Evaluating the effect of grain size distribution on thermal conductivity of thermoelectric materials
P. Das, Sivaiah Bathula, Srikant Gollapudi
Abstract
Abstract The influence of grain size ( d ) on the thermal conductivity ( k ) of thermoelectric ( TE ) materials has been well established through experimental studies. However, the effect of grain size distribution, described by S n , on k has not been reported before. Since thermal conductivity is a key contributor to the figure of merit ( ZT ) for thermoelectric materials, studying the effect of grain size distribution, an important microstructural descriptor, on k is necessary. In the current study we are evaluating the effect of S n on the k of thermoelectric materials by using data reported in literature on bismuth telluride (Bi 2 Te 3 ) and lead telluride (PbTe).
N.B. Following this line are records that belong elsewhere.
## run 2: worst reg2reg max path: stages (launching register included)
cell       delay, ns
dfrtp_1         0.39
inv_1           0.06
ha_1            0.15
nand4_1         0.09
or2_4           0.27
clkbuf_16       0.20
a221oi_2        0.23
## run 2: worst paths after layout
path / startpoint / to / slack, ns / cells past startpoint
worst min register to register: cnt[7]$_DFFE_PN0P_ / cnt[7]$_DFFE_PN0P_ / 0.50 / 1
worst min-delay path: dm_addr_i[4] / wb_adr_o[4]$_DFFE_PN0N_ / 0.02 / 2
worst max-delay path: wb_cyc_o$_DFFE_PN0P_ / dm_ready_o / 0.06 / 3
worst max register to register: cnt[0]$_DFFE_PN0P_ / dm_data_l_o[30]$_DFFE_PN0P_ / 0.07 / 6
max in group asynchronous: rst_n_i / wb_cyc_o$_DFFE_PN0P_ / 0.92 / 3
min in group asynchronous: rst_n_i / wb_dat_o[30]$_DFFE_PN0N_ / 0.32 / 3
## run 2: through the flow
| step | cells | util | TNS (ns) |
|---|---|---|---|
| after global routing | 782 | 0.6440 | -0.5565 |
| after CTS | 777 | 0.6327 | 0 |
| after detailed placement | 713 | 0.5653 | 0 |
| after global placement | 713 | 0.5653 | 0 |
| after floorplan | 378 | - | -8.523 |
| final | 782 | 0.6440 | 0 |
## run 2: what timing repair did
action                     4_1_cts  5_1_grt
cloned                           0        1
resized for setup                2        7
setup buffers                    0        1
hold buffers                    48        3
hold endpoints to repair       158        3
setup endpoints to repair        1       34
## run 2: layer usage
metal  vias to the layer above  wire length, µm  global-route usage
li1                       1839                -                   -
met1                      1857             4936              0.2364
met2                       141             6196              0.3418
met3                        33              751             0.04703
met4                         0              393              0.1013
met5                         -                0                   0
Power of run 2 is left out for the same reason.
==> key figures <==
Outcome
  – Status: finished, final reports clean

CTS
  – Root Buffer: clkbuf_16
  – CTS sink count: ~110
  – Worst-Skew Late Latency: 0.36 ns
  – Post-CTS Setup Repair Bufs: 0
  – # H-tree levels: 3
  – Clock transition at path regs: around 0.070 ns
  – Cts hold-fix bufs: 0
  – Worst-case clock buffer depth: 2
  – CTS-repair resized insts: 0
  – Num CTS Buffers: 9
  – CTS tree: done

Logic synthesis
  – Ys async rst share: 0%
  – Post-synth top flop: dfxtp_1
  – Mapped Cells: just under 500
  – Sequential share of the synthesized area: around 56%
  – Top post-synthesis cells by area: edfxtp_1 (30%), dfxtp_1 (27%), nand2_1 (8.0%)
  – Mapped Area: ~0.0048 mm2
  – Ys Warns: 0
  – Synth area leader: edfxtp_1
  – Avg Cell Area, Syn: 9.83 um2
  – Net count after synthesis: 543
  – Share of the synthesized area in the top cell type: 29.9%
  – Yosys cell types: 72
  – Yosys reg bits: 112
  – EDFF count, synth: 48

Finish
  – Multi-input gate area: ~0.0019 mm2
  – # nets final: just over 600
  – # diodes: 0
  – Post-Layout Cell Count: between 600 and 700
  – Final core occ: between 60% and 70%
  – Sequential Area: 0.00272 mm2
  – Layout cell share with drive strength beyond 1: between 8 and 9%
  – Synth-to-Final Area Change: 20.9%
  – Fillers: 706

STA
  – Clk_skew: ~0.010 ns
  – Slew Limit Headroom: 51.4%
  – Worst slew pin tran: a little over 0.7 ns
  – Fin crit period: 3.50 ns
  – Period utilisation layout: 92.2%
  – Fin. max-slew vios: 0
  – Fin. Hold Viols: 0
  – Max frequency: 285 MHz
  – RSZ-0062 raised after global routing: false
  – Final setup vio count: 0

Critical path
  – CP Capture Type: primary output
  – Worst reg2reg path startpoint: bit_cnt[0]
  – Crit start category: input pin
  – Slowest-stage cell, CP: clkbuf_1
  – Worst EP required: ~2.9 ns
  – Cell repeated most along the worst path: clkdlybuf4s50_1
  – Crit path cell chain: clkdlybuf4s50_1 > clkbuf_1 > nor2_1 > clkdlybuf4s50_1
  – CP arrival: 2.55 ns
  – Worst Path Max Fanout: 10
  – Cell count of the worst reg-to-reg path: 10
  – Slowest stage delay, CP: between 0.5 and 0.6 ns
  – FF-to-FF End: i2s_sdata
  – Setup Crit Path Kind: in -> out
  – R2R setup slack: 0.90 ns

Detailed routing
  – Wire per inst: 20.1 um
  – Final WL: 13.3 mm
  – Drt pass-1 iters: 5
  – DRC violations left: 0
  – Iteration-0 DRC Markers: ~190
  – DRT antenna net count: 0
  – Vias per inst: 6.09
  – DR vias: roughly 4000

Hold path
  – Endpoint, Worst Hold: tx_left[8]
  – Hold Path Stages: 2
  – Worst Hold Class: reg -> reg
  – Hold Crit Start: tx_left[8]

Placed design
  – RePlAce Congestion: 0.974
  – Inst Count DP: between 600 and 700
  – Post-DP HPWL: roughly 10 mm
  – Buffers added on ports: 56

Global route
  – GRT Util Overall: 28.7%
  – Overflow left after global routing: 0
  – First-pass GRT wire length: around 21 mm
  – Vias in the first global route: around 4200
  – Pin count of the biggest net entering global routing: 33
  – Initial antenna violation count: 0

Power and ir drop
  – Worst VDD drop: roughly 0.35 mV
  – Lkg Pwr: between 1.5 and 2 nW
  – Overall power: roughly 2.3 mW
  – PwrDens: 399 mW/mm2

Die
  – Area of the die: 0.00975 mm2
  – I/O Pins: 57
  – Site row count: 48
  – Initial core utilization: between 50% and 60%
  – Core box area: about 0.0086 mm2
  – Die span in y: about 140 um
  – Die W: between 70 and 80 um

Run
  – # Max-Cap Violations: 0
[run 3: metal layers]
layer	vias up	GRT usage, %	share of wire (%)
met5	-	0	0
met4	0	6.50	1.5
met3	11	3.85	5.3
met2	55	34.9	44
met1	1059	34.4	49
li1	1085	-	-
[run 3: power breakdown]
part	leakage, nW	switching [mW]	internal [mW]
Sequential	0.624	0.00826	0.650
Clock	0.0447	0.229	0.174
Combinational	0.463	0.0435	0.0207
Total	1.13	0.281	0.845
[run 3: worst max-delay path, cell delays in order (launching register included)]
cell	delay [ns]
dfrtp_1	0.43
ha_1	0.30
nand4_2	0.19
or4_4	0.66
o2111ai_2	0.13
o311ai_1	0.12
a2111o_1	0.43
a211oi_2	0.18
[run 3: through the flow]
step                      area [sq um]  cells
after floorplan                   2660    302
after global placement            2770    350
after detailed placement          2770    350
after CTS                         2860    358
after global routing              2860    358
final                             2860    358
## config.mk

```make
export PLATFORM = sky130hd
export DESIGN_NAME = hazard_sched_flat
export DESIGN_NICKNAME = d
export VERILOG_FILES = /design/src/rtl/hazard_sched_if.sv /design/src/rtl/hazard_sched.sv /design/src/flat_wrapper.sv
export SDC_FILE = /design/constraint.sdc
export NUM_CORES = 1
export LEC_CHECK = 0
export ABC_AREA = 1
export BUFFER_PORTS_ARGS = -buffer_cell sky130_fd_sc_hd__buf_4
export CAP_MARGIN = 20
export CORE_MARGIN = 2
export CORE_UTILIZATION = 55
export DETAILED_ROUTE_END_ITERATION = 12
export PLACE_DENSITY_LB_ADDON = 0.25
export SETUP_SLACK_MARGIN = 0.4
export SYNTH_ARGS = -nofsm -noshare
export SYNTH_HDL_FRONTEND = slang
export SYNTH_SLANG_ARGS = --single-unit
export TNS_END_PERCENT = 5
```

## constraint.sdc

```tcl
create_clock -name clk -period 2.3 [get_ports clk]
set_input_delay 0.23 -clock clk [delete_from_list [all_inputs] [get_ports clk]]
set_output_delay 0.23 -clock clk [all_outputs]
set_load 0.01 [all_outputs]
```
## src/rtl/bram_viewer.sv

```systemverilog
// bram_viewer: parametrised block RAM with an edge-driven or auto-scanning address pointer
// and a hex seven-segment readout of the current address and its data word.
`default_nettype none

module bram_viewer #(
  parameter int DATA_W   = 8,
  parameter int ADDR_W   = 5,
  parameter int SCAN_DIV = 50_000_000
) (
  input  logic              clk,
  input  logic              rst,
  input  logic              inc,
  input  logic              dec,
  input  logic              wren,
  input  logic              scan,
  input  logic [DATA_W-1:0] data_i,
  output logic [ADDR_W-1:0] addr_o,
  output logic [DATA_W-1:0] data_o,
  output logic [6:0]        hex0,
  output logic [6:0]        hex1,
  output logic [6:0]        hex2,
  output logic [6:0]        hex3,
  output logic [6:0]        hex4,
  output logic [6:0]        hex5
);

  localparam int DEPTH = 2 ** ADDR_W;
  localparam int CNT_W = $clog2(SCAN_DIV);
  localparam logic [CNT_W-1:0] CNT_LAST = CNT_W'(SCAN_DIV - 1);

  // Bit order in the conditioning pipes: {scan, wren, dec, inc}
  logic [3:0]        sync1_q, sync2_q;
  logic [2:0]        prev_q, pulse_q;
  logic [ADDR_W-1:0] addr_q, addr_d;
  logic [CNT_W-1:0]  cnt_q, cnt_d;
  logic [DATA_W-1:0] data_q;
  logic [DATA_W-1:0] mem [DEPTH] = '{default: '0};

  logic inc_p, dec_p, wr_p, scan_on;
  assign inc_p   = pulse_q[0];
  assign dec_p   = pulse_q[1];
  assign wr_p    = pulse_q[2];
  assign scan_on = sync2_q[3];

  always_ff @(posedge clk or posedge rst) begin
    if (rst) begin
      sync1_q <= '0;
      sync2_q <= '0;
      prev_q  <= '0;
      pulse_q <= '0;
    end else begin
      sync1_q <= {scan, wren, dec, inc};
      sync2_q <= sync1_q;
      prev_q  <= sync2_q[2:0];
      pulse_q <= sync2_q[2:0] & ~prev_q;
    end
  end

  always_comb begin
    addr_d = addr_q;
    cnt_d  = '0;
    if (scan_on) begin
      if (cnt_q == CNT_LAST) begin
        addr_d = addr_q + 1'b1;
      end else begin
        cnt_d = cnt_q + 1'b1;
      end
    end else if (inc_p && !dec_p) begin
      addr_d = addr_q + 1'b1;
    end else if (dec_p && !inc_p) begin
      addr_d = addr_q - 1'b1;
    end
  end

  // The array is deliberately outside the reset domain so contents survive rst.
  always_ff @(posedge clk) begin
    if (wr_p) begin
      mem[addr_q] <= data_i;
    end
  end

  always_ff @(posedge clk or posedge rst) begin
    if (rst) begin
      addr_q <= '0;
      cnt_q  <= '0;
      data_q <= '0;
    end else begin
      addr_q <= addr_d;
      cnt_q  <= cnt_d;
      data_q <= wr_p ? data_i : mem[addr_q];
    end
  end

  assign addr_o = addr_q;
  assign data_o = data_q;

  function automatic logic [6:0] seg7(input logic [3:0] n);
    case (n)
      4'h0:    seg7 = 7'h40;
      4'h1:    seg7 = 7'h79;
      4'h2:    seg7 = 7'h24;
      4'h3:    seg7 = 7'h30;
      4'h4:    seg7 = 7'h19;
      4'h5:    seg7 = 7'h12;
      4'h6:    seg7 = 7'h02;
      4'h7:    seg7 = 7'h78;
      4'h8:    seg7 = 7'h00;
      4'h9:    seg7 = 7'h10;
      4'hA:    seg7 = 7'h08;
      4'hB:    seg7 = 7'h03;
      4'hC:    seg7 = 7'h46;
      4'hD:    seg7 = 7'h21;
      4'hE:    seg7 = 7'h06;
      default: seg7 = 7'h0E;
    endcase
  endfunction

  logic [6:0] dig_data [4];
  logic [6:0] dig_addr [2];

  for (genvar i = 0; i < 4; i++) begin : g_data_digit
    if (4 * i < DATA_W) begin : g_used
      localparam int HI = (4 * i + 3 < DATA_W) ? 4 * i + 3 : DATA_W - 1;
      assign dig_data[i] = seg7(4'(data_q[HI:4*i]));
    end else begin : g_blank
      assign dig_data[i] = 7'h7F;
    end
  end

  for (genvar i = 0; i < 2; i++) begin : g_addr_digit
    if (4 * i < ADDR_W) begin : g_used
      localparam int HI = (4 * i + 3 < ADDR_W) ? 4 * i + 3 : ADDR_W - 1;
      assign dig_addr[i] = seg7(4'(addr_q[HI:4*i]));
    end else begin : g_blank
      assign dig_addr[i] = 7'h7F;
    end
  end

  assign hex0 = dig_data[0];
  assign hex1 = dig_data[1];
  assign hex2 = dig_data[2];
  assign hex3 = dig_data[3];
  assign hex4 = dig_addr[0];
  assign hex5 = dig_addr[1];

endmodule

`default_nettype wire

```

## config.mk

```make
export PLATFORM = sky130hd
export DESIGN_NAME = bram_viewer
export DESIGN_NICKNAME = d
export VERILOG_FILES = /design/src/rtl/bram_viewer.sv
export SDC_FILE = /design/constraint.sdc
export NUM_CORES = 1
export LEC_CHECK = 0
export CAP_MARGIN = 25
export CORE_AREA = 2 2 233 235
export CTS_CLUSTER_SIZE = 10
export DETAILED_ROUTE_END_ITERATION = 6
export DIE_AREA = 0 0 235 237
export GPL_TIMING_DRIVEN = 0
export SLEW_MARGIN = 30
export SYNTH_ARGS = -nofsm -noshare
export SYNTH_HDL_FRONTEND = slang
export SYNTH_SLANG_ARGS = --single-unit
export TNS_END_PERCENT = 5
```

## constraint.sdc

```tcl
create_clock -name clk -period 4.5 [get_ports clk]
set_clock_uncertainty 0.2 [all_clocks]
set_input_delay 0.45 -clock clk [delete_from_list [all_inputs] [get_ports clk]]
set_output_delay 0.45 -clock clk [all_outputs]
set_load 0.01 [all_outputs]
```

==> impl_results.md, run 1 <==
* PwrDens at 596.2 nW/um^2
* Share of layout cells above drive strength 1 at 17.18%
* CP Class: reg -> out
* Post-route setup TNS at 0 ps
* Initial antenna violation count at 5
* CP Max Fanout at 10
* Die width at 235 um
* Synth area leaders: edfxtp_1 (58%), dfrtp_1 (10%), mux4_2 (9.4%)
* TritonCTS buffer count at 37
* FF+latch count, synth at 309
* Slew @ Worst Pin at 957.1 ps
* I/O Buffers at 51
* Synth Area in Compound Gates at 4.412%
* Core Area at 53,280 um^2
* H-tree depth at 2
* Synth Area in XOR/XNOR at 1.664%
* Unrepaired setup endpoints after global routing: false
* Vias in the first global route at 7,466
* Synth Instances at 821
* Largest family of logic cells by synthesized area: multiplexers
* Overall power at 0.009328 W
* TritonCTS clock tree: done
* Root buf cell: clkbuf_16
* Library cells used by synthesis at 58
* Status: completed
* Nets@finish at 961
* Hold/Removal Path Class: reg -> reg
* FFs w/ async S/R, synth at 17.15%
* Max Cap Viol at 0
* Worst VDD drop at 0.2691 mV
* Final ANT Viol Nets at 0
* Critical R2R Launch: addr_o[2]
* Endpoints failing hold at 0
* Post-synthesis mux area share at 12.28%
* Gp weighted congestion at 0.8167
* CTS clock-pin slew for the worst setup and hold paths at 60 ps
* P&R area growth vs syn at 18.89%
* Setup crit start: addr_o[0]
* Cell Area, Synth at 13,160 um^2
* Post-synth EDFFs at 256
* Max Root-Sink Buffers at 3
* Drt pass-1 iters at 5
* Commonest cells after routing, fill and taps aside: edfxtp_1 (256), nor2_1 (77), mux4_2 (55)
* Adder-cell share of the synthesized area at 1.807%
* Post-synthesis simple-gate area fraction at 7.968%
* IO Pins at 69
* Vias/cell at 4.520
* DRC viols at 0
* WL/cell at 18.88 um
* Synth Flop Type: edfxtp_1
* Final wirelength at 30.99 mm
* WP data required at 3850 ps
* Worst endpoint data arrival time at 3610 ps
* Crit end category: primary output
* Commonest non-fill, non-tap cell in the layout: edfxtp_1
* CP Launch Type: flip-flop
* Ys Warns at 0
* R2R Setup Slk at 720 ps
* Setup Buffers After CTS at 0
* Full die area at 55,700 um^2
* Total Routing Usage GR at 11.05%
* Post-synth top area share at 58.42%
* CTS Sinks at 309
* Resized Gates After CTS at 0
* Mean Syn Cell Area at 16.03 um^2
* Largest net degree at the start of global routing at 47
* Clk_lat worst skew at 520 ps
* Max-slew violation count at 0
* Tmin final at 4261 ps
* Seq/Total Area, Yosys at 68.50%
* Final Cycle Share at 94.69%
* Total number of vias at 7,417
* Setup violators final at 0
* Row cnt at 85
* Fmax at 234.7 MHz
* DRT iter0 DRCs at 759
* Post-DP HPWL at 20.25 mm
* First-pass GRT wire length at 47.00 mm
* Total grt overflow at 0
* Cts hold-fix bufs at 1
* Chip Height at 237 um
* Initial Util at 24.70%
* Leak Pwr at 5.327 nW
* Slew headroom at 36.19%
* Synth area leader: edfxtp_1
* HP Start: sync1_q[2]
==> worst paths after layout <==
| path | end | depth (start not counted) |
|---|---|---|
| min in group asynchronous | data_o[0] | 3 |
| max in group asynchronous | prev_q[0] | 4 |
| min reg2reg | sync2_q[2] | 0 |
| max | hex4[1] | 9 |
| min | sync2_q[2] | 0 |
| max reg2reg | mem[4][4] | 5 |
==> final cells by class <==
type / count / area, um^2
Antenna cell: 2 / 5.005
Buffer: 59 / 361.6
Clock buffer: 49 / 980.9
Clock inverter: 5 / 53.80
Fill cell: 5209 / 37640
Inverter: 20 / 77.57
Multi-Input combinational cell: 448 / 3774
Sequential cell: 309 / 9014
Tap cell: 696 / 870.8
Timing Repair Buffer: 53 / 508.0
==> stage by stage <==
step	instances	setup slack [ps]	util [%]	cell area, um^2	hold slack [ps]
after floorplan	836	1684	-	13220	131.2
after global placement	1583	769.6	27.39	14600	136.3
after detailed placement	1584	766.3	27.39	14590	135.6
after CTS	1639	194.0	29.35	15640	146.7
after global routing	1640	53.08	29.36	15640	154.8
final	1641	239.1	29.36	15650	145.2
==> per-layer routing <==
| layer | wire length (um) | up-vias | global-route usage, % |
|---|---|---|---|
| met4 | 702 | 8 | 3.165 |
| met3 | 2579 | 58 | 2.949 |
| li1 | - | 3322 | - |
| met1 | 13100 | 3736 | 14.61 |
| met2 | 14550 | 293 | 17.82 |
| met5 | 47 | - | 0 |
==> cell usage after synthesis, types with 2 or more instances <==
library cell	count
buf_4	25
nand4_1	8
o211ai_1	2
nand3_1	22
or3_1	5
xnor2_1	14
nor2b_1	17
clkbuf_1	16
buf_1	6
mux2_2	5
conb_1	2
dfrtp_1	53
edfxtp_1	256
nor2_1	78
nor3_1	3
a32o_1	4
a221oi_1	2
and2_1	4
mux4_2	55
buf_2	7
o21ai_0	10
xor2_1	11
buf_6	5
nor4b_1	2
ha_1	19
a32oi_1	4
mux2i_1	32
a22o_1	7
nor4_1	2
nand2_1	50
inv_1	20
a31oi_1	7
a21oi_1	17
nand2b_1	4
a22oi_1	13
o22ai_1	4
and3_1	9
==> flip-flops by register name, indices dropped and copies added, names as in the netlist <==
| name | flops |
|---|---|
| mem | 256 |
| cnt_q | 26 |
| data_o | 8 |
| addr_o | 5 |
| sync1_q | 4 |
| sync2_q | 4 |
| prev_q | 3 |
| pulse_q | 3 |
==> kinds of logic (layout without fill, tap and decap cells) <==
family	count (synthesis)	count (layout)
flops	309	309
simple gates	215	215
mux	92	92
compound gates	80	80
buf+inv	79	186
xor+xnor	25	25
fa+ha+maj	19	19
other cells	2	19
==> worst max-delay path, stage by stage, from the launching register on <==
cell	delay [ps]
dfrtp_1	480
buf_6	240
buf_4	290
buf_6	220
buf_2	320
inv_1	150
ha_1	380
mux2_2	280
a32o_1	220
clkdlybuf4s50_1	490
==> report_power, final <==
part / internal [W] / switching, W
registers: 0.00325 / 0.000148
clock network: 0.00152 / 0.00107
logic: 0.00151 / 0.00183
total: 0.00628 / 0.00305
No activity file was read; power rests on OpenSTA's default activity.
==> run 2: changes to the inputs <==
--- a/config.mk
+++ b/config.mk
@@ -11,7 +11,7 @@
 export DETAILED_ROUTE_END_ITERATION = 6
 export DIE_AREA = 0 0 235 237
 export GPL_TIMING_DRIVEN = 0
-export SLEW_MARGIN = 30
+export SLEW_MARGIN = 40
 export SYNTH_ARGS = -nofsm -noshare
 export SYNTH_HDL_FRONTEND = slang
 export SYNTH_SLANG_ARGS = --single-unit
==> run 2 against run 1 <==
Effect of this change: maximum frequency is 0.49% lower; sequential cell count stayed put; via count is 0.50% lower; largest cell class unchanged; clock power hardly changed; routed wire length grew 1.7%.
==> impl_results.md, run 2 (same netlist as run 1, synthesis figures left out) <==
* Status: completed (unchanged)
* Initial antenna violation count at 5 (unchanged)
* Overall power at 0.009361 W (was 0.009328 W)
* Row cnt at 85 (unchanged)
* Tmin final at 4282 ps (was 4261 ps)
* Unrepaired setup endpoints after global routing: false (unchanged)
* Total grt overflow at 0 (unchanged)
* CTS clock-pin slew for the worst setup and hold paths at 60 ps (about the same)
* Final ANT Viol Nets at 0 (unchanged)
* WP data required at 3850 ps (about the same)
* Post-route cell area at 15,650 um^2 (unchanged)
* Max-slew violation count at 0 (unchanged)
* Drt pass-1 iters at 5 (unchanged)
* Full die area at 55,700 um^2 (unchanged)
* Setup violators final at 0 (unchanged)
* Crit end category: primary output (unchanged)
* Worst VDD drop at 0.2632 mV (was 0.2691 mV)
* Nets@finish at 960 (was 961)
* Gp weighted congestion at 0.8167 (unchanged)
* Max Root-Sink Buffers at 3 (unchanged)
* TritonCTS buffer count at 37 (unchanged)
* WL/cell at 19.24 um (was 18.88 um)
* First-pass GRT wire length at 47.13 mm (was 47.00 mm)
* Final wirelength at 31.51 mm (was 30.99 mm)
* Crit-path leading delay family: buffers and inverters (unchanged)
* Worst hold slack at 29.15 ps (was 145.2 ps)
* Root buf cell: clkbuf_16 (unchanged)
* P&R area growth vs syn at 18.89% (unchanged)
* Max reg flops at 256 (unchanged)
* Crit path cell chain: buf_6, buf_4, buf_6, buf_2, inv_1, ha_1, mux2_2, a32o_1, clkdlybuf4s50_1 (unchanged)
* TritonCTS clock tree: done (unchanged)
* Met2 usage at 17.67% (was 17.82%)
* Met3 usage at 3.101% (was 2.949%)
* Slew headroom at 43.17% (was 36.19%)
* Final Cycle Share at 95.15% (was 94.69%)
* Critical R2R Launch: addr_o[2] (unchanged)
* Hold/Removal Path Class: in -> async (was reg -> reg)
* Die width at 235 um (unchanged)
* R2R Setup Slk at 820 ps (was 720 ps)
* Max Cap Viol at 0 (unchanged)
* Total Routing Usage GR at 11.13% (was 11.05%)
* Most flops, register: mem (unchanged)
* Leak Pwr at 5.318 nW (was 5.327 nW)
* Pre-CTS setup slack at 753.4 ps (was 766.3 ps)
* Endpoints failing hold at 0 (unchanged)
* Clk_lat worst skew at 530 ps (was 520 ps)
* I/O Buffers at 51 (unchanged)
* CTS Sinks at 309 (unchanged)
* DRT iter0 DRCs at 755 (was 759)
* Crit path buffers/inverters at 6 (unchanged)
* Total number of vias at 7,380 (was 7,417)
* CP max-delay cell: dfrtp_1 (was clkdlybuf4s50_1)
* DRC viols at 0 (unchanged)
* Post-route setup TNS at 0 ps (unchanged)
* Share of layout cells above drive strength 1 at 18.81% (was 17.18%)
* PwrDens at 598.4 nW/um^2 (was 596.2 nW/um^2)
* Worst-case reg-to-reg path depth at 5 (unchanged)
* H-tree depth at 2 (unchanged)
* Vias/cell at 4.505 (was 4.520)
* Post-DP Area at 14,600 um^2 (was 14,590 um^2)
* Largest net degree at the start of global routing at 34 (was 47)
* Fmax at 233.6 MHz (was 234.7 MHz)
* Initial Util at 24.70% (unchanged)
* Slew @ Worst Pin at 849.4 ps (was 957.1 ps)
* GR peak layer: met2 (unchanged)
* CP Class: reg -> out (unchanged)
* Top cell by count, worst path: buf_6 (unchanged)
* Worst endpoint data arrival time at 3630 ps (was 3610 ps)
* Chip Height at 237 um (unchanged)
* Vias in the first global route at 7,504 (was 7,466)
* GR Util met1 at 14.62% (was 14.61%)
* Max stage delay on crit path at 500 ps (was 490 ps)
* Fill count at 5,201 (was 5,209)
* CP Max Fanout at 10 (unchanged)
* Core Area at 53,280 um^2 (unchanged)
* Cts hold-fix bufs at 0 (was 1)
* Commonest cells after routing, fill and taps aside: edfxtp_1 (256), nor2_1 (65), mux4_2 (55) (was edfxtp_1 (256), nor2_1 (77), mux4_2 (55))
* Critical R2R Capture: mem[4][4] (unchanged)
* IO Pins at 69 (unchanged)
* Commonest non-fill, non-tap cell in the layout: edfxtp_1 (unchanged)
* CP Launch Type: flip-flop (unchanged)
* PnR worst setup slack at 218.3 ps (was 239.1 ps)
* Post-DP HPWL at 20.33 mm (was 20.25 mm)
-- run 2: changes by cell type in the layout (fill, tap and decap cells not counted), sizes merged --
cell,before,now
clkinvlp,0,1
clkinv,4,3
clkbuf,65,64
diode,2,1
dlygate4sd3,1,0
-- run 2: layout make-up --
class	instances	area (um^2)	area share, %
antenna	1	2.502	0.01599
buffer	59	365.4	2.335
clock buffer	48	967.2	6.182
clock inverter	5	53.80	0.3439
inverter	20	77.57	0.4958
multi-input combinational	448	3804	24.31
sequential	309	9014	57.61
tap	696	870.8	5.566
timing repair buffer	52	490.5	3.135
-- run 2: how the worst max path moves through the flow --
| stage | start | endpoint | slack [ps] | depth (start not counted) |
|---|---|---|---|---|
| after CTS | addr_o[0] | hex4[1] | 180 | 9 |
| final | addr_o[0] | hex4[1] | 220 | 9 |
| after global placement | addr_o[0] | hex4[1] | 770 | 9 |
| after floorplan | addr_o[0] | hex4[1] | 1680 | 8 |
| after global routing | addr_o[0] | hex4[1] | 60 | 9 |
| after detailed placement | addr_o[0] | hex4[1] | 750 | 9 |
-- run 2: power breakdown --
part | switching [W] | total, W | leakage, nW | internal (W)
sequential | 0.000150 | 0.00340 | 2.98 | 0.00325
combinational | 0.00185 | 0.00336 | 1.84 | 0.00151
clock | 0.00110 | 0.00260 | 0.491 | 0.00150
-- run 2: routing by layer --
metal / part of all wire (%) / vias up
met2: 46 / 289
met4: 2.8 / 8
met3: 7.9 / 61
li1: - / 3309
met1: 43 / 3713
met5: 0.14 / -
-- run 2: stage by stage --
step | util [%] | instances
after floorplan | - | 836
after global placement | 27.39 | 1583
after detailed placement | 27.39 | 1584
after CTS | 29.31 | 1637
after global routing | 29.36 | 1638
final | 29.36 | 1638
-- run 2: timing repair --
item	4_1_cts	5_1_grt
setup endpoints to repair	0	1
resized for setup	0	2
buffers inserted	0	0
We first check for correlations between k and d . In literature, mathematical correlations between lattice thermal conductivity ( k l ) and d have already been reported but the same is missing for electronic thermal conductivity ( k e ) and d . By analysing literature data for bismuth telluride and lead telluride at 300 K, we identified a linear correlation between k e and d , wherein an increase in d leads to an increase in k e . This dependence of k e on d was combined with the dependence of k l on d to establish the overall dependence of k on d . Subsequently, the grain size distribution effect was imposed by using a log normal distribution. The analysis revealed that for a given grain size, an increase in S n leads to lowering of the thermal conductivity of the material. The analysis was also extended to bimodal grain size distributions wherein the microstructure was designed in a way to contain a mixture of both nanocrystalline and microcrystalline grains.